Set apart from the metropolitan community to "seed" a new neighborhood in the eastern section of Paris, the library is set upon a vast platform with a sunken garden consisting of four glass towers constructed to resemble the open book. The failure of this austere, modernist structure can be attributed to a lack of accessibility, a grand and imposing non-human scale as well as a complete absence of activities. The plaza and gardens are silent, and remain devoid of the public they were built to serve.

The towers contain more than one design flaw. For example, it was realized too late that a library built from transparent glass would provide little protection for the books from sunlight; and that in fact, excessive sunlight would actually overheat the towers (and pose a risk of turning them into blazing infernos!). In addition, the glass design failed to account for condensation, another threat to delicate books. These issues were remedied by the architect only after the construction had been started, and at additional expense to the French public.

Outside, the unfriendly and inaccessible nature of the design provides no direct link among the four towers, and so traveling from one end of the library to another is an endless trek. There is also deficiency in directional signage. The signage that exists subscribes to strict minimalist standards (a mute gray-upon-gray scheme), and is often placed in hidden locations. Therefore, help for visitors trying to find entrances, restrooms, or the way to the street or metro is scarce.
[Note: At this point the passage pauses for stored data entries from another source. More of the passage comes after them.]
[src/rtl/aib_avmm_arb_pkg.sv]
// Shared types and constants for the AIB AVMM configuration-bus arbiter.
package aib_avmm_arb_pkg;

    localparam int         ADDR_W    = 21;
    localparam int         DATA_W    = 8;
    localparam logic [7:0] ERR_RDATA = 8'hEE;

    typedef enum logic [1:0] {
        IDLE    = 2'd0,
        ISSUE   = 2'd1,
        WAIT_RD = 2'd2,
        DONE    = 2'd3
    } state_t;

    typedef enum logic [1:0] {
        REQ_AVMM1 = 2'd0,
        REQ_AVMM2 = 2'd1,
        REQ_HIP   = 2'd2
    } req_idx_t;

    function automatic req_idx_t onehot_to_idx(input logic [2:0] oh);
        case (oh)
            3'b010:  return REQ_AVMM2;
            3'b100:  return REQ_HIP;
            default: return REQ_AVMM1;
        endcase
    endfunction

endpackage

[src/rtl/aib_avmm_cfg_arb_if.sv]
// Requester and CSR-target signal bundle for the AVMM configuration arbiter.
interface aib_avmm_cfg_arb_if;

    logic        avmm1_request, avmm1_read, avmm1_write;
    logic [9:0]  avmm1_reg_addr;
    logic [7:0]  avmm1_writedata;
    logic        avmm2_request, avmm2_read, avmm2_write;
    logic [8:0]  avmm2_reg_addr;
    logic [7:0]  avmm2_writedata;
    logic        hip_request, hip_read, hip_write;
    logic [20:0] hip_reg_addr;
    logic [7:0]  hip_writedata;

    logic [2:0]  gnt;
    logic [2:0]  done;
    logic        err;
    logic [7:0]  rdata;

    // Target handshake: tgt_read/tgt_write is accepted on an edge where
    // tgt_waitrequest is low; until then command, address and wdata are held.
    // Read data is taken on an edge with tgt_rdatavalid high while in WAIT_RD.
    logic        tgt_read, tgt_write;
    logic [20:0] tgt_addr;
    logic [7:0]  tgt_wdata;
    logic        tgt_waitrequest;
    logic        tgt_rdatavalid;
    logic [7:0]  tgt_rdata;

    aib_avmm_arb_pkg::state_t dbg_state;

    modport slave (
        input  avmm1_request, avmm1_read, avmm1_write, avmm1_reg_addr, avmm1_writedata,
        input  avmm2_request, avmm2_read, avmm2_write, avmm2_reg_addr, avmm2_writedata,
        input  hip_request, hip_read, hip_write, hip_reg_addr, hip_writedata,
        input  tgt_waitrequest, tgt_rdatavalid, tgt_rdata,
        output gnt, done, err, rdata,
        output tgt_read, tgt_write, tgt_addr, tgt_wdata,
        output dbg_state
    );

    modport master (
        output avmm1_request, avmm1_read, avmm1_write, avmm1_reg_addr, avmm1_writedata,
        output avmm2_request, avmm2_read, avmm2_write, avmm2_reg_addr, avmm2_writedata,
        output hip_request, hip_read, hip_write, hip_reg_addr, hip_writedata,
        output tgt_waitrequest, tgt_rdatavalid, tgt_rdata,
        input  gnt, done, err, rdata,
        input  tgt_read, tgt_write, tgt_addr, tgt_wdata,
        input  dbg_state
    );

endinterface

[src/rtl/aib_avmm_rr_arb.sv]
// Combinational 3-way round-robin picker; search starts after the last winner.
module aib_avmm_rr_arb
    import aib_avmm_arb_pkg::*;
(
    input  logic [2:0] req,
    input  req_idx_t   last,
    output logic [2:0] grant,
    output logic       valid
);

    always_comb begin
        grant = 3'b000;
        case (last)
            REQ_AVMM1: begin
                if      (req[1]) grant = 3'b010;
                else if (req[2]) grant = 3'b100;
                else if (req[0]) grant = 3'b001;
            end
            REQ_AVMM2: begin
                if      (req[2]) grant = 3'b100;
                else if (req[0]) grant = 3'b001;
                else if (req[1]) grant = 3'b010;
            end
            default: begin
                if      (req[0]) grant = 3'b001;
                else if (req[1]) grant = 3'b010;
                else if (req[2]) grant = 3'b100;
            end
        endcase
    end

    assign valid = |req;

endmodule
There are also problems with the library's services, which include the latest technologies and four super computers - but undertrained staff. Because of this, the public soon found retrieving and requesting books to be all but impossible. So many requests are lost that the library staff went on strike, seeking time to find the lost requests, and to receive additional training for the computers system.

History & Background

Commissioned by Francois Mitterand during the final stretch of his political career, the library was conceived as "one of, if not the biggest and most modern library in the world." He chose Architect Dominique Perrault's design to be a grand monument. The library would eventually cost the French people $1.3 billion dollars, and an undue amount of trouble.